Written by Stephen Buckley


By definition, we moms and dads are control freaks. We long to raise perfect kids, and, of course, we are persuaded that we can do that only by being perfect ourselves. 


But parenting is rigged for grace. There are no perfect parents, and there are no perfect children. We all fall short.


So, the list below isn’t meant to be self-flagellation. It is meant to offer a bit of guidance and encouragement. Maybe most important, these observations—offered by someone whose children are now in their twenties—are a reminder that Christ redeems our mistakes, no matter how grave. 


And isn’t that what grace is all about?


So, here goes:


  1. I am a perfectionist, and I let that govern my relationship with my kids. When we parent this way, we’re saying, “God, I don’t trust that you’re sovereign over my children’s lives—including their challenges and mistakes.

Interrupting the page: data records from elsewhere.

Context: an optimization exercise on an open-source flow, tuned for small area. The choices shown serve that exercise and are no tape-out recipe. Only simulation tests tie the RTL to the original design; equivalence was not proved.

==> flow/design.v <==
module spec_rat #(
    parameter int NUM_SLOTS = 4,
    parameter int ARCH_REGS = 32,
    parameter int ARCH_W    = 5,
    parameter int PHYS_W    = 7
) (
    input  logic                             clock,
    input  logic                             reset_n,
    input  logic [NUM_SLOTS-1:0][ARCH_W-1:0] rs1_i,
    input  logic [NUM_SLOTS-1:0][ARCH_W-1:0] rs2_i,
    input  logic [NUM_SLOTS-1:0][ARCH_W-1:0] rd_i,
    input  logic [NUM_SLOTS-1:0]             write_rd_i,
    input  logic [NUM_SLOTS-1:0][PHYS_W-1:0] prd_i,
    input  logic                             grant_i,
    output logic [NUM_SLOTS-1:0][PHYS_W-1:0] prs1_o,
    output logic [NUM_SLOTS-1:0][PHYS_W-1:0] prs2_o,
    output logic [NUM_SLOTS-1:0][PHYS_W-1:0] old_prd_o
);
    logic [ARCH_REGS-1:0][PHYS_W-1:0] rat_q;
    logic [NUM_SLOTS-1:0][ARCH_REGS-1:0] rs1_dec;
    logic [NUM_SLOTS-1:0][ARCH_REGS-1:0] rs2_dec;
    logic [NUM_SLOTS-1:0][ARCH_REGS-1:0] rd_dec;
    function automatic logic [ARCH_REGS-1:0] decode(input logic [ARCH_W-1:0] addr);
        logic [ARCH_REGS-1:0] sel;
        logic [3:0] lo;
        logic [7:0] hi;
        for (int i = 0; i < 4; i++)
            lo[i] = addr[1:0] == i;
        for (int i = 0; i < 8; i++)
            hi[i] = addr[4:2] == i;
        for (int i = 0; i < ARCH_REGS; i++)
            sel[i] = lo[i % 4] && hi[i / 4];
        decode = sel;
    endfunction
    function automatic logic [PHYS_W-1:0] rd_port(input logic [ARCH_REGS-1:0] sel);
        logic [PHYS_W-1:0] val;
        val = '0;
        for (int i = 0; i < ARCH_REGS; i++)
            val = val | (rat_q[i] & {PHYS_W{sel[i]}});
        rd_port = val;
    endfunction
    always_comb
    begin
        for (int s = 0; s < NUM_SLOTS; s++)
        begin
            rs1_dec[s]   = decode(rs1_i[s]);
            rs2_dec[s]   = decode(rs2_i[s]);
            rd_dec[s]    = decode(rd_i[s]);
            prs1_o[s]    = rd_port(rs1_dec[s]);
            prs2_o[s]    = rd_port(rs2_dec[s]);
            old_prd_o[s] = rd_port(rd_dec[s]);
        end
    end
    logic [ARCH_REGS-1:0][PHYS_W-1:0] rat_d;
    always_comb
    begin
        for (int i = 0; i < ARCH_REGS; i++)
        begin
            logic [NUM_SLOTS-1:0] hit;
            logic [NUM_SLOTS-1:0] win;
            logic                 younger;
            for (int s = 0; s < NUM_SLOTS; s++)
                hit[s] = grant_i && write_rd_i[s] && rd_dec[s][i];
            younger = 1'b0;
            for (int s = NUM_SLOTS - 1; s >= 0; s--)
            begin
                win[s]  = hit[s] && !younger;
                younger = younger || hit[s];
            end
            rat_d[i] = younger ? '0 : rat_q[i];
            for (int s = 0; s < NUM_SLOTS; s++)
                rat_d[i] = rat_d[i] | ({PHYS_W{win[s]}} & prd_i[s]);
        end
    end
    always_ff @(posedge clock or negedge reset_n)
    begin
        if (!reset_n)
        begin
            for (int i = 0; i < ARCH_REGS; i++)
            begin
                rat_q[i] <= i;
            end
        end
        else
        begin
            rat_q <= rat_d;
        end
    end
endmodule
module free_list #(
    parameter int NUM_SLOTS  = 4,
    parameter int PHYS_W     = 7,
    parameter int FREE_DEPTH = 48,
    parameter int FIRST_FREE = 32
) (
    input  logic                             clock,
    input  logic                             reset_n,
    input  logic                             bundle_valid_i,
    input  logic [NUM_SLOTS-1:0]             write_rd_i,
    input  logic [NUM_SLOTS-1:0][PHYS_W-1:0] retire_free_i,
    input  logic [NUM_SLOTS-1:0]             retire_free_vld_i,
    input  logic                             ready_i,
    output logic                             rename_stall_o,
    output logic [NUM_SLOTS-1:0][PHYS_W-1:0] prd_o,
    output logic                             grant_o
);
    localparam int NB    = 4;
    localparam int ROWS  = FREE_DEPTH / NB;
    localparam int ROW_W = $clog2(ROWS);
    localparam int CNT_W = $clog2(FREE_DEPTH + 1);
    logic [ROW_W-1:0]                    head_row_q;
    logic [1:0]                          head_bank_q;
    logic [ROW_W-1:0]                    tail_row_q;
    logic [1:0]                          tail_bank_q;
    logic                                wrapped_q;
    logic [CNT_W-1:0]                    count_q;
    logic [2:0]                          need_cnt;
    logic [2:0]                          rel_cnt;
    logic                                short_cnt;
    logic [NB-1:0][ROW_W-1:0]            rd_row;
    logic [NB-1:0][PHYS_W-1:0]           bank_val;
    logic [NB-1:0][ROW_W-1:0]            wr_row;
    logic [NB-1:0]                       wr_en;
    logic [NB-1:0][PHYS_W-1:0]           wr_val;
    logic [2:0]                          head_sum;
    logic [2:0]                          tail_sum;
    function automatic logic [ROW_W-1:0] row_inc(input logic [ROW_W-1:0] r);
        row_inc = (r == ROWS - 1) ? '0 : r + 1'b1;
    endfunction
    for (genvar b = 0; b < NB; b++)
    begin : g_bank
        logic [5:0]        rd_idx;
        logic [PHYS_W-1:0] raw;
        assign rd_row[b] = (b < head_bank_q) ? row_inc(head_row_q) : head_row_q;
        assign wr_row[b] = (b < tail_bank_q) ? row_inc(tail_row_q) : tail_row_q;
        assign rd_idx    = {rd_row[b], 2'd0} + b;
        free_bank #(
            .ROWS   (ROWS),
            .ROW_W  (ROW_W),
            .PHYS_W (PHYS_W)
        ) u_bank (
            .clock    (clock),
            .wr_en_i  (wr_en[b]),
            .wr_row_i (wr_row[b]),
            .wr_val_i (wr_val[b]),
            .rd_row_i (rd_row[b]),
            .rd_val_o (raw)
        );
        assign bank_val[b] = (wrapped_q || rd_idx < {tail_row_q, tail_bank_q})
                           ? raw : FIRST_FREE + rd_idx;
    end
    always_comb
    begin
        logic [1:0] pos;
        logic [2:0] cnt;
        cnt = '0;
        for (int s = 0; s < NUM_SLOTS; s++)
        begin
            pos = head_bank_q + cnt[1:0];
            prd_o[s] = bank_val[pos];
            cnt = cnt + write_rd_i[s];
        end
        need_cnt = cnt;
    end
    assign short_cnt      = count_q < need_cnt;
    assign rename_stall_o = bundle_valid_i && short_cnt;
    assign grant_o        = bundle_valid_i && ready_i && !short_cnt;
    always_comb
    begin
        logic [1:0]                tgt;
        logic [2:0]                cnt;
        logic [NB-1:0]             en;
        logic [NB*PHYS_W-1:0]      val;
        cnt = '0;
        en  = '0;
        val = '0;
        for (int s = 0; s < NUM_SLOTS; s++)
        begin
            tgt = tail_bank_q + cnt[1:0];
            for (int b = 0; b < NB; b++)
            begin
                if (retire_free_vld_i[s] && tgt == b)
                begin
                    en[b]  = 1'b1;
                    val[b*PHYS_W +: PHYS_W] = val[b*PHYS_W +: PHYS_W] | retire_free_i[s];
                end
            end
            cnt = cnt + retire_free_vld_i[s];
        end
        rel_cnt = cnt;
        wr_en   = en;
        wr_val  = val;
    end
    assign head_sum = {1'b0, head_bank_q} + need_cnt;
    assign tail_sum = {1'b0, tail_bank_q} + rel_cnt;
    always_ff @(posedge clock or negedge reset_n)
    begin
        if (!reset_n)
        begin
            head_row_q  <= '0;
            head_bank_q <= '0;
            tail_row_q  <= '0;
            tail_bank_q <= '0;
            wrapped_q   <= 1'b0;
            count_q     <= FREE_DEPTH;
        end
        else
        begin
            if (grant_o)
            begin
                head_bank_q <= head_sum[1:0];
                if (head_sum[2])
                    head_row_q <= row_inc(head_row_q);
            end
            tail_bank_q <= tail_sum[1:0];
            if (tail_sum[2])
            begin
                tail_row_q <= row_inc(tail_row_q);
                if (tail_row_q == ROWS - 1)
                    wrapped_q <= 1'b1;
            end
            count_q <= count_q + rel_cnt - (grant_o ? need_cnt : 3'd0);
        end
    end
endmodule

So I have to make sure they do everything right.” Perfectionism also teaches children that God doesn’t accept them—except, of course, when they’re perfect. 

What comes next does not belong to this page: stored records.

This is an optimization exercise on Yosys and OpenROAD, whose aim is small area, a short achievable clock period and few clock cycles per item, not a production implementation.
Power and IR drop assume default switching activity.

v6:
==> flow/design.v <==
package pipe_divider_pkg;
    localparam int W = 32;
endpackage
module pipe_divider_lzc (
    input  logic [31:0] x,
    output logic [5:0]  n
);
    logic [31:0]  z;
    logic [31:0]  nz;
    logic [159:0] c;
    logic [159:0] nc;
    integer       l;
    integer       i;
    always_comb begin
        z  = ~x;
        c  = '0;
        nz = '0;
        nc = '0;
        for (l = 0; l < 5; l = l + 1) begin
            nz = '0;
            nc = '0;
            for (i = 0; i < 16; i = i + 1) begin
                nz[i] = z[2*i+1] & z[2*i];
                nc[i*5 +: 5] = z[2*i+1] ? (c[(2*i)*5 +: 5] | (5'd1 << l)) : c[(2*i+1)*5 +: 5];
            end
            z = nz;
            c = nc;
        end
        n = z[0] ? 6'd32 : {1'b0, c[4:0]};
    end
endmodule
module pipe_divider (
    input  logic        clk,
    input  logic        rst,
    input  logic        in_valid,
    output logic        in_ready,
    input  logic [31:0] dividend,
    input  logic [31:0] divisor,
    output logic        out_valid,
    input  logic        out_ready,
    output logic [31:0] quotient,
    output logic [31:0] remainder,
    output logic        div_by_zero
);
    logic        s_busy;
    logic        s_align;
    logic        s_step;
    logic        s_done;
    logic [31:0] rem;      
    logic [31:0] dv;       
    logic [31:0] q;        
    logic [4:0]  cnt;      
    logic        dz;
    logic [4:0]  ca;       
    logic [4:0]  cb;       
    logic        shz;      
    logic [5:0]  clz_a;
    logic [5:0]  clz_b;
    logic [31:0] a_smear;
    logic        b_zero;
    logic        fin;
    logic        accept;
    logic        leave;
    logic [4:0]  shamt;
    logic        step;
    logic        last;
    logic [31:0] diff;
    logic        ge;
    pipe_divider_lzc u_lzc_a (.x(dividend), .n(clz_a));
    pipe_divider_lzc u_lzc_b (.x(divisor),  .n(clz_b));
    always_comb begin
        a_smear[31] = dividend[31];
        for (int i = 30; i >= 0; i--)
            a_smear[i] = a_smear[i+1] | dividend[i];
    end
    assign b_zero = (divisor == 32'd0);
    assign fin    = b_zero || |(divisor & ~a_smear);
    assign out_valid = s_done;
    assign leave     = s_done && out_ready;
    assign in_ready  = !s_busy || leave;
    assign accept    = in_valid && in_ready;
    assign shamt = cb - ca;
    assign step  = s_step || (s_align && shz);
    assign last  = s_step ? (cnt == 5'd0) : shz;
    assign ge   = rem >= dv;
    assign diff = rem - dv;
    always_ff @(posedge clk or posedge rst)
        if (rst) begin
            s_busy  <= 1'b0;
            s_align <= 1'b0;
            s_step  <= 1'b0;
            s_done  <= 1'b0;
        end else begin
            s_busy  <= (s_busy && !leave) || in_valid;
            s_align <= accept && !fin;
            s_step  <= (s_align && !shz) || (s_step && cnt != 5'd0);
            s_done  <= (accept && fin) || ((s_align || s_step) && last) || (s_done && !out_ready);
        end
    always_ff @(posedge clk) begin
        ca  <= clz_a[4:0];
        cb  <= clz_b[4:0];
        shz <= (clz_a == clz_b);
        if (accept)
            dv <= divisor;
        else if (s_align)
            dv <= dv << shamt;
        else
            dv <= dv >> 1;
        if (s_align)
            cnt <= shamt;
        else
            cnt <= cnt - 5'd1;
    end
    always_ff @(posedge clk) begin
        if (accept) begin
            rem <= dividend;
            q   <= {32{b_zero}};
            dz  <= b_zero;
        end else if (step) begin
            if (ge)
                rem <= diff;
            q   <= {q[30:0], ge};
        end
    end
    assign quotient    = q;
    assign remainder   = rem;
    assign div_by_zero = dz;
endmodule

  1. When our son, David, was about 12, I started telling him, “I’m proud of you.” But I’d never said that before, so imagine his surprise when I finally did. “Why?” he asked. He thought I loved him only when he met my (very high) standards. He couldn’t imagine my approving of him just because he was my son. The lesson for me was as simple as it was stark: Children yearn to be loved unconditionally. And, as author Gary Chapman reminds us, no matter what their love language might be, they crave our affirmation (especially as teenagers).


  1. It took me way too long to appreciate the power of warmth (as you see from #2). By warmth, I mean those in-between moments that don’t mean much to us but mean the world to our kids—the relaxed arm around their shoulder, a wink from across the room, a text with a goofy joke, watching (and laughing at) silly movies, a simple “thank you.” High expectations tell our children that we love them. Warmth lets them know that we like them.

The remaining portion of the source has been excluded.